Go through the entries below line by line and tally those holding "enable"; write only the tally.

Segment Start: DATA LISTING

[config.mk]
export PLATFORM = sky130hd
export DESIGN_NAME = tga_rle_pixel_unpacker_flat
export DESIGN_NICKNAME = d
export VERILOG_FILES = /design/src/design/tru_pkg.sv /design/src/design/tru_channels.sv /design/src/design/tru_front.sv /design/src/design/tru_queue.sv /design/src/design/tru_back.sv /design/src/design/tga_rle_pixel_unpacker.sv /design/src/flat_wrapper.sv
export SDC_FILE = /design/constraint.sdc
export NUM_CORES = 1
export LEC_CHECK = 0
export BUFFER_PORTS_ARGS = -buffer_cell sky130_fd_sc_hd__buf_4
export CORE_MARGIN = 3
export CORE_UTILIZATION = 63
export CTS_BUF_LIST = sky130_fd_sc_hd__clkbuf_8
export CTS_CLUSTER_DIAMETER = 100
export DETAILED_ROUTE_END_ITERATION = 16
export PLACE_DENSITY = 0.83
export REMOVE_ABC_BUFFERS = 1
export SKIP_CTS_REPAIR_TIMING = 1
export SYNTH_ARGS = -nofsm -noshare
export SYNTH_HDL_FRONTEND = slang
export SYNTH_SLANG_ARGS = --single-unit
[constraint.sdc]
create_clock -name clk -period 6.2 [get_ports clk]
set_input_delay 1.24 -clock clk [delete_from_list [all_inputs] [get_ports clk]]
set_output_delay 1.24 -clock clk [all_outputs]
set_load 0.05 [all_outputs]
[src/design/tru_pkg.sv]
`timescale 1ns / 1ps
`default_nettype none
// ----------------------------------------------------------------------------
// TGA RLE unpacker package
// Register indexes, stream constants and the types shared by the modules.
// ----------------------------------------------------------------------------
package tru_pkg;

	localparam int CFG_INDEX_W = 8;
	localparam int CFG_DATA_W  = 32;

	localparam logic [CFG_INDEX_W-1:0] REG_PIXEL_BYTES = 8'd0;
	localparam logic [CFG_INDEX_W-1:0] REG_RLE_MODE    = 8'd1;
	localparam logic [CFG_INDEX_W-1:0] REG_PIXEL_TOTAL = 8'd2;

	// Bytes per pixel, coded as count minus one.
	localparam logic [1:0] PB_ONE   = 2'd0;
	localparam logic [1:0] PB_TWO   = 2'd1;
	localparam logic [1:0] PB_THREE = 2'd2;
	localparam logic [1:0] PB_FOUR  = 2'd3;

	localparam logic [7:0] HDR_RUN_MASK   = 8'h80;
	localparam logic [7:0] HDR_COUNT_MASK = 8'h7F;
	localparam logic [15:0] RAW16_MASK    = 16'h7FFF;

	localparam int QUEUE_DEPTH = 2;
	localparam int QUEUE_PTR_W = 1;
	localparam int QUEUE_CNT_W = 2;

	typedef struct packed {
		logic [1:0] pb_m1;
		logic       rle;
	} tru_mode_t;

	// One assembled pixel on its way from the parser to the output stage.
	typedef struct packed {
		logic [31:0] raw;
		logic [7:0]  count;
		logic        done;
		tru_mode_t   mode;
	} tru_item_t;

endpackage
`default_nettype wire

[src/design/tru_channels.sv]
`timescale 1ns / 1ps
`default_nettype none
// ----------------------------------------------------------------------------
// TGA RLE unpacker channels
// Valid/ready interfaces for the byte stream, the pixel stream and config.
// ----------------------------------------------------------------------------
interface tru_byte_if;
	logic       valid;
	logic       ready;
	logic [7:0] data_byte;
	modport source (output valid, output data_byte, input ready);
	modport sink   (input valid, input data_byte, output ready);
endinterface

interface tru_pixel_if;
	logic        valid;
	logic        ready;
	logic [31:0] pixel_value;
	logic [7:0]  repeat_count;
	logic        image_done;
	modport source (output valid, output pixel_value, output repeat_count,
		output image_done, input ready);
	modport sink   (input valid, input pixel_value, input repeat_count,
		input image_done, output ready);
endinterface

interface tru_cfg_if;
	logic        valid;
	logic        ready;
	logic [7:0]  reg_index;
	logic [31:0] wdata;
	modport source (output valid, output reg_index, output wdata, input ready);
	modport sink   (input valid, input reg_index, input wdata, output ready);
endinterface
`default_nettype wire

[src/design/tru_front.sv]
`timescale 1ns / 1ps
`default_nettype none
// ----------------------------------------------------------------------------
// TGA RLE unpacker front end
// Parses packet headers, assembles pixel bytes and tracks the image count.
// ----------------------------------------------------------------------------
module tru_front (
	input  wire logic              clk,
	input  wire logic              arst_n,
	input  wire logic              in_valid,
	input  wire logic [7:0]        in_data,
	output logic                   in_ready,
	input  wire tru_pkg::tru_mode_t mode,
	input  wire logic [31:0]       total_eff,
	input  wire logic              restart,
	input  wire logic              q_ready,
	output logic                   q_push,
	output tru_pkg::tru_item_t     q_item
);
	import tru_pkg::*;

	logic [31:0] left_q, left_n;
	logic [7:0]  pkt_q, pkt_n;
	logic        run_q, run_n;
	logic [1:0]  pos_q, pos_n;
	logic [31:0] asm_q, asm_n;
	logic [9:0]  skip_q, skip_n;

	logic        fire;
	logic [31:0] asm_new;
	logic [7:0]  cnt;
	logic [7:0]  cnt_clip;
	logic        done;
	logic [7:0]  pkt_after;
	logic [9:0]  skip_len;
	logic        is_run;

	assign in_ready = q_ready;
	assign fire     = in_valid && in_ready;
	assign is_run   = mode.rle && run_q;
	assign asm_new  = asm_q | ({24'd0, in_data} << {pos_q, 3'b000});
	assign cnt      = is_run ? pkt_q : 8'd1;
	assign done     = (left_q <= {24'd0, cnt});
	assign cnt_clip = ({24'd0, cnt} > left_q) ? left_q[7:0] : cnt;
	assign pkt_after = is_run ? 8'd0 : (mode.rle ? pkt_q - 8'd1 : pkt_q);

	always_comb begin
		case (mode.pb_m1)
			PB_ONE:   skip_len = {2'b00, pkt_after};
			PB_TWO:   skip_len = {1'b0, pkt_after, 1'b0};
			PB_THREE: skip_len = {1'b0, pkt_after, 1'b0} + {2'b00, pkt_after};
			PB_FOUR:  skip_len = {pkt_after, 2'b00};
			default:  skip_len = {2'b00, pkt_after};
		endcase
	end

	always_comb begin
		left_n = left_q;
		pkt_n  = pkt_q;
		run_n  = run_q;
		pos_n  = pos_q;
		asm_n  = asm_q;
		skip_n = skip_q;
		q_push = 1'b0;
		q_item.raw   = asm_new;
		q_item.count = cnt_clip;
		q_item.done  = done;
		q_item.mode  = mode;
		if (restart) begin
			left_n = total_eff;
			pkt_n  = 8'd0;
			run_n  = 1'b0;
			pos_n  = 2'd0;
			asm_n  = 32'd0;
			skip_n = 10'd0;
		end else if (fire) begin
			if (skip_q != 10'd0) begin
				skip_n = skip_q - 10'd1;
				if (skip_q == 10'd1) begin
					left_n = total_eff;
					pkt_n  = 8'd0;
					run_n  = 1'b0;
					pos_n  = 2'd0;
					asm_n  = 32'd0;
				end
			end else if (mode.rle && pkt_q == 8'd0) begin
				run_n = (in_data & HDR_RUN_MASK) != 8'd0;
				pkt_n = (in_data & HDR_COUNT_MASK) + 8'd1;
			end else if (pos_q < mode.pb_m1) begin
				pos_n = pos_q + 2'd1;
				asm_n = asm_new;
			end else begin
				q_push = 1'b1;
				asm_n  = 32'd0;
				pos_n  = 2'd0;
				pkt_n  = pkt_after;
				left_n = left_q - {24'd0, cnt_clip};
				if (done) begin
					if (mode.rle && !run_q && pkt_after != 8'd0) begin
						// Image ended inside a literal packet: swallow its tail.
						skip_n = skip_len;
						pkt_n  = 8'd0;
					end else begin
						left_n = total_eff;
						pkt_n  = 8'd0;
						run_n  = 1'b0;
					end
				end
			end
		end
	end

	always_ff @(posedge clk or negedge arst_n) begin
		if (!arst_n) begin
			left_q <= 32'd1;
			pkt_q  <= 8'd0;
			run_q  <= 1'b0;
			pos_q  <= 2'd0;
			asm_q  <= 32'd0;
			skip_q <= 10'd0;
		end else begin
			left_q <= left_n;
			pkt_q  <= pkt_n;
			run_q  <= run_n;
			pos_q  <= pos_n;
			asm_q  <= asm_n;
			skip_q <= skip_n;
		end
	end

endmodule
`default_nettype wire

[src/design/tru_queue.sv]
`timescale 1ns / 1ps
`default_nettype none
// ----------------------------------------------------------------------------
// TGA RLE unpacker queue
// Two-entry FIFO that decouples the parser from the output stage.
// ----------------------------------------------------------------------------
module tru_queue (
	input  wire logic               clk,
	input  wire logic               arst_n,
	input  wire logic               push,
	input  wire tru_pkg::tru_item_t push_item,
	output logic                    ready,
	input  wire logic               pop,
	output logic                    valid,
	output tru_pkg::tru_item_t      item
);
	import tru_pkg::*;

	tru_item_t              mem_q [QUEUE_DEPTH];
	logic [QUEUE_PTR_W-1:0] wr_q;
	logic [QUEUE_PTR_W-1:0] rd_q;
	logic [QUEUE_CNT_W-1:0] cnt_q;

	assign ready = cnt_q != QUEUE_CNT_W'(QUEUE_DEPTH);
	assign valid = cnt_q != '0;
	assign item  = mem_q[rd_q];

	always_ff @(posedge clk) begin
		if (push) begin
			mem_q[wr_q] <= push_item;
		end
	end

	always_ff @(posedge clk or negedge arst_n) begin
		if (!arst_n) begin
			wr_q  <= '0;
			rd_q  <= '0;
			cnt_q <= '0;
		end else begin
			if (push) begin
				wr_q <= wr_q + QUEUE_PTR_W'(1);
			end
			if (pop) begin
				rd_q <= rd_q + QUEUE_PTR_W'(1);
			end
			if (push && !pop) begin
				cnt_q <= cnt_q + QUEUE_CNT_W'(1);
			end else if (pop && !push) begin
				cnt_q <= cnt_q - QUEUE_CNT_W'(1);
			end
		end
	end

endmodule
`default_nettype wire

[src/design/tru_back.sv]
`timescale 1ns / 1ps
`default_nettype none
// ----------------------------------------------------------------------------
// TGA RLE unpacker back end
// Reorders 3- and 4-byte pixels into RGBA layout and holds the result for transfer.
// ----------------------------------------------------------------------------
module tru_back (
	input  wire logic               clk,
	input  wire logic               arst_n,
	input  wire logic               q_valid,
	input  wire tru_pkg::tru_item_t q_item,
	output logic                    q_pop,
	output logic                    out_valid,
	input  wire logic               out_ready,
	output logic [31:0]             pixel_value,
	output logic [7:0]              repeat_count,
	output logic                    image_done
);
	import tru_pkg::*;

	logic        valid_q;
	logic [31:0] value_q;
	logic [7:0]  count_q;
	logic        done_q;
	logic [31:0] fmt;
	logic [31:0] raw;

	assign raw = q_item.raw;

	always_comb begin
		case (q_item.mode.pb_m1)
			PB_ONE:   fmt = {24'd0, raw[7:0]};
			PB_TWO:   fmt = q_item.mode.rle ? {16'd0, raw[15:0]}
				: {16'd0, raw[15:0] & RAW16_MASK};
			PB_THREE: fmt = {8'd0, raw[7:0], raw[15:8], raw[23:16]};
			PB_FOUR:  fmt = {raw[31:24], raw[7:0], raw[15:8], raw[23:16]};
			default:  fmt = {24'd0, raw[7:0]};
		endcase
	end

	assign q_pop        = q_valid && (!valid_q || out_ready);
	assign out_valid    = valid_q;
	assign pixel_value  = value_q;
	assign repeat_count = count_q;
	assign image_done   = done_q;

	always_ff @(posedge clk or negedge arst_n) begin
		if (!arst_n) begin
			valid_q <= 1'b0;
		end else if (q_pop) begin
			valid_q <= 1'b1;
		end else if (out_ready) begin
			valid_q <= 1'b0;
		end
	end

	always_ff @(posedge clk) begin
		if (q_pop) begin
			value_q <= fmt;
			count_q <= q_item.count;
			done_q  <= q_item.done;
		end
	end

endmodule
`default_nettype wire

[src/design/tga_rle_pixel_unpacker.sv]
`timescale 1ns / 1ps
`default_nettype none
// The byte that completes a pixel is written into the queue at its transfer
// edge and moves on into the output register once the back end can take it.
// Throughput: one byte per cycle while the queue has room, bounded by the single-byte parser step.
// Reset: asynchronous, active low; registers take 1 byte per pixel, RLE
// mode on and a one-pixel image, and the parser waits for a packet header.
// ----------------------------------------------------------------------------
// TGA RLE pixel unpacker
// Decodes a TGA run-length or raw pixel byte stream into RGBA pixels.
// ----------------------------------------------------------------------------
module tga_rle_pixel_unpacker (
	input  wire logic   clk,
	input  wire logic   arst_n,
	tru_byte_if.sink    stream,
	tru_pixel_if.source pixels,
	tru_cfg_if.sink     cfg
);
	import tru_pkg::*;

	// Configuration registers. The port is always ready; writes must be issued
	// only while the block is idle (the block does not enforce this), and every
	// known write restarts the image as if the previous one had just completed.
	logic [2:0]  pixel_bytes_q;
	logic        rle_mode_q;
	logic [31:0] pixel_total_q;

	logic        cfg_fire;
	logic        cfg_known;
	logic [31:0] total_next;
	logic [31:0] total_eff;
	tru_mode_t   mode;

	tru_item_t   push_item;
	logic        push;
	logic        q_ready;
	logic        q_valid;
	logic        q_pop;
	tru_item_t   q_item;

	assign cfg.ready = 1'b1;
	assign cfg_fire  = cfg.valid && cfg.ready;
	assign cfg_known = cfg_fire && (cfg.reg_index == REG_PIXEL_BYTES
		|| cfg.reg_index == REG_RLE_MODE || cfg.reg_index == REG_PIXEL_TOTAL);

	always_ff @(posedge clk or negedge arst_n) begin
		if (!arst_n) begin
			pixel_bytes_q <= 3'd1;
			rle_mode_q    <= 1'b1;
			pixel_total_q <= 32'd1;
		end else if (cfg_fire) begin
			case (cfg.reg_index)
				REG_PIXEL_BYTES: pixel_bytes_q <= cfg.wdata[2:0];
				REG_RLE_MODE:    rle_mode_q    <= cfg.wdata[0];
				REG_PIXEL_TOTAL: pixel_total_q <= cfg.wdata;
				default:         pixel_total_q <= pixel_total_q;
			endcase
		end
	end

	// The restart that a write causes must load the pixel count being
	// written, so the parser sees the value the register is about to take.
	assign total_next = (cfg_fire && cfg.reg_index == REG_PIXEL_TOTAL)
		? cfg.wdata : pixel_total_q;
	assign total_eff  = (total_next == 32'd0) ? 32'd1 : total_next;

	// A byte count of zero behaves as one, anything above four as four.
	always_comb begin
		mode.rle = rle_mode_q;
		case (pixel_bytes_q)
			3'd0:    mode.pb_m1 = PB_ONE;
			3'd1:    mode.pb_m1 = PB_ONE;
			3'd2:    mode.pb_m1 = PB_TWO;
			3'd3:    mode.pb_m1 = PB_THREE;
			default: mode.pb_m1 = PB_FOUR;
		endcase
	end

	// The front end takes one byte per transfer and pushes a finished pixel
	// into the queue; it stalls only when the queue is full.
	tru_front u_front (
		.clk       (clk),
		.arst_n    (arst_n),
		.in_valid  (stream.valid),
		.in_data   (stream.data_byte),
		.in_ready  (stream.ready),
		.mode      (mode),
		.total_eff (total_eff),
		.restart   (cfg_known),
		.q_ready   (q_ready),
		.q_push    (push),
		.q_item    (push_item)
	);

	tru_queue u_queue (
		.clk       (clk),
		.arst_n    (arst_n),
		.push      (push),
		.push_item (push_item),
		.ready     (q_ready),
		.pop       (q_pop),
		.valid     (q_valid),
		.item      (q_item)
	);

	// The back end formats the pixel and holds it in the output register
	// until the downstream transfer completes.
	tru_back u_back (
		.clk          (clk),
		.arst_n       (arst_n),
		.q_valid      (q_valid),
		.q_item       (q_item),
		.q_pop        (q_pop),
		.out_valid    (pixels.valid),
		.out_ready    (pixels.ready),
		.pixel_value  (pixels.pixel_value),
		.repeat_count (pixels.repeat_count),
		.image_done   (pixels.image_done)
	);

endmodule
`default_nettype wire
[src/flat_wrapper.sv]
// flat-port wrapper written by rule: the top's interface ports become plain ports
module tga_rle_pixel_unpacker_flat import tru_pkg::*;
  (clk, arst_n, stream_valid, stream_data_byte, stream_ready, pixels_valid, pixels_pixel_value, pixels_repeat_count, pixels_image_done, pixels_ready, cfg_valid, cfg_reg_index, cfg_wdata, cfg_ready);
  tru_byte_if stream_i ();
  tru_pixel_if pixels_i ();
  tru_cfg_if cfg_i ();
  input  wire logic clk;
  input  wire logic arst_n;
  input wire logic [$bits(stream_i.valid)-1:0] stream_valid;
  input wire logic [$bits(stream_i.data_byte)-1:0] stream_data_byte;
  output wire logic [$bits(stream_i.ready)-1:0] stream_ready;
  output wire logic [$bits(pixels_i.valid)-1:0] pixels_valid;
  output wire logic [$bits(pixels_i.pixel_value)-1:0] pixels_pixel_value;
  output wire logic [$bits(pixels_i.repeat_count)-1:0] pixels_repeat_count;
  output wire logic [$bits(pixels_i.image_done)-1:0] pixels_image_done;
  input wire logic [$bits(pixels_i.ready)-1:0] pixels_ready;
  input wire logic [$bits(cfg_i.valid)-1:0] cfg_valid;
  input wire logic [$bits(cfg_i.reg_index)-1:0] cfg_reg_index;
  input wire logic [$bits(cfg_i.wdata)-1:0] cfg_wdata;
  output wire logic [$bits(cfg_i.ready)-1:0] cfg_ready;
  assign stream_i.valid = stream_valid;
  assign stream_i.data_byte = stream_data_byte;
  assign stream_ready = stream_i.ready;
  assign pixels_valid = pixels_i.valid;
  assign pixels_pixel_value = pixels_i.pixel_value;
  assign pixels_repeat_count = pixels_i.repeat_count;
  assign pixels_image_done = pixels_i.image_done;
  assign pixels_i.ready = pixels_ready;
  assign cfg_i.valid = cfg_valid;
  assign cfg_i.reg_index = cfg_reg_index;
  assign cfg_i.wdata = cfg_wdata;
  assign cfg_ready = cfg_i.ready;
  tga_rle_pixel_unpacker u_core (.clk(clk), .arst_n(arst_n), .stream(stream_i), .pixels(pixels_i), .cfg(cfg_i));
endmodule
### Word-level counts from Yosys, hierarchy flattened

Memory sizes are Yosys's and may differ from the RTL's.
Index checks and enable logic that the tools add are counted.

* bits in registers: 167
* RAM bits: 88
* input bits: 53
* output and inout bits: 44
* word-level logic and storage cells: 154
* memories: 1

Memories
* u_core.u_queue.mem_q: words 2, bits a word 44, read ports 1, clocked after Yosys merged registers in 0, write ports 1, RTL line tru_queue.sv:19 `tru_item_t mem_q [QUEUE_DEPTH];`

* add/subtract/negate cells: 10
* magnitude comparators: 3
* equal/unequal tests: 18
* shift-type cells: 1
* muxes and demuxes: 63
* bitwise operators: 1
* reduce and logical (&&, ||, !) cells: 41

Operators with widths (number)
* 2-to-1 mux 32 bit: 16
* case mux 32 bit (4 select lines): 1
* 2-to-1 mux 8 bit: 11
* 2-to-1 mux 10 bit: 7
* case mux 10 bit (4 select lines): 1
* > comparator 8 x 32 -> 1 bit: 1
* less-or-equal comparator 32 x 8 -> 1 bit: 1
* logical NOT 32 bit: 1
* OR 32 bit: 1
* << shifter 8 x 5 -> 32 bit: 1
* subtractor 32 x 8 -> 32 bit: 1
* 2-to-1 mux 1 bit: 17
* logical NOT 8 bit: 2
* 2-to-1 mux 16 bit: 1
* 2-to-1 mux 2 bit: 8
* adder 9 x 8 -> 10 bit: 1
* equality test 10 x 1 -> 1 bit (second input constant): 1
* logical AND 1 bit: 10
* AND reduction 5 bit: 2
* nonzero test 10 bit: 1
* subtractor 10 x 1 -> 10 bit (second input constant): 1
* adder 7 x 1 -> 8 bit (second input constant): 1
* equality test 2 bit (second input constant): 4
* equality test 8 x 1 -> 1 bit (second input constant): 1
* other kinds (26): 45

### Logic depth before layout (Yosys ltp)

* word-level depth: 13
* depth in mapped cells: 22
* mapped depth without buffers: 20

### Hierarchy

From an unflattened synthesis, not the netlist that was laid out.

* cell total of the unflattened synthesis: 1163
* area total of the unflattened synthesis: 13988.4 sq um

Modules (own cells, without submodules)
* tru_front: times used 1, cells an instance 783, area an instance 6607.6 sq um, sequential area each 2128.3 sq um
* tru_queue: times used 1, cells an instance 153, area an instance 3564.7 sq um, sequential area each 2742.6 sq um
* tga_rle_pixel_unpacker: times used 1, cells an instance 145, area an instance 2250.9 sq um, sequential area each 904.6 sq um
* tru_back: times used 1, cells an instance 82, area an instance 1565.3 sq um, sequential area each 1256.2 sq um

### Least setup slack after synthesis

OpenSTA, ideal clock, no wires.

* path type: in2reg
* from: input port cfg_valid
* to: memory u_core.u_queue.mem_q[0][0] (netlist name) (enable)
* library setup time: 0.451 ns
* arrival: 4.538 ns
* data required time: 5.749 ns
* setup slack: 1.211 ns
* cell stages on the path: 8
* path buffers: 2
* cells stage by stage: or4b_1 > nand2b_1 > nand2b_1 > clkbuf_1 > nand2_1 > buf_2 > nor4_2 > nor2b_1

* word-level cells in the longest chain between the ends: 4

RTL lines
* start, declared: RTL line flat_wrapper.sv:17 `input wire logic [$bits(cfg_i.valid)-1:0] cfg_valid;`
* logical AND 1 bit: RTL line tga_rle_pixel_unpacker.sv:43 `assign cfg_known = cfg_fire && (cfg.reg_index == REG_PIXEL_BYTES`
* 2-to-1 mux 1 bit: RTL line tru_front.sv:69 `if (restart) begin`
* via u_core.push: RTL line tga_rle_pixel_unpacker.sv:35 `logic push;`
* 2-to-1 mux 1 bit: RTL line tru_queue.sv:29 `if (push) begin`
* 2-to-1 mux 1 bit (not written as such): RTL line tru_queue.sv:30 `mem_q[wr_q] <= push_item;`
* end, declared: RTL line tru_queue.sv:19

The timed path passes the listed nets, and every way through them passes these cells.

Segment End: DATA LISTING

** FINAL ANSWER **
2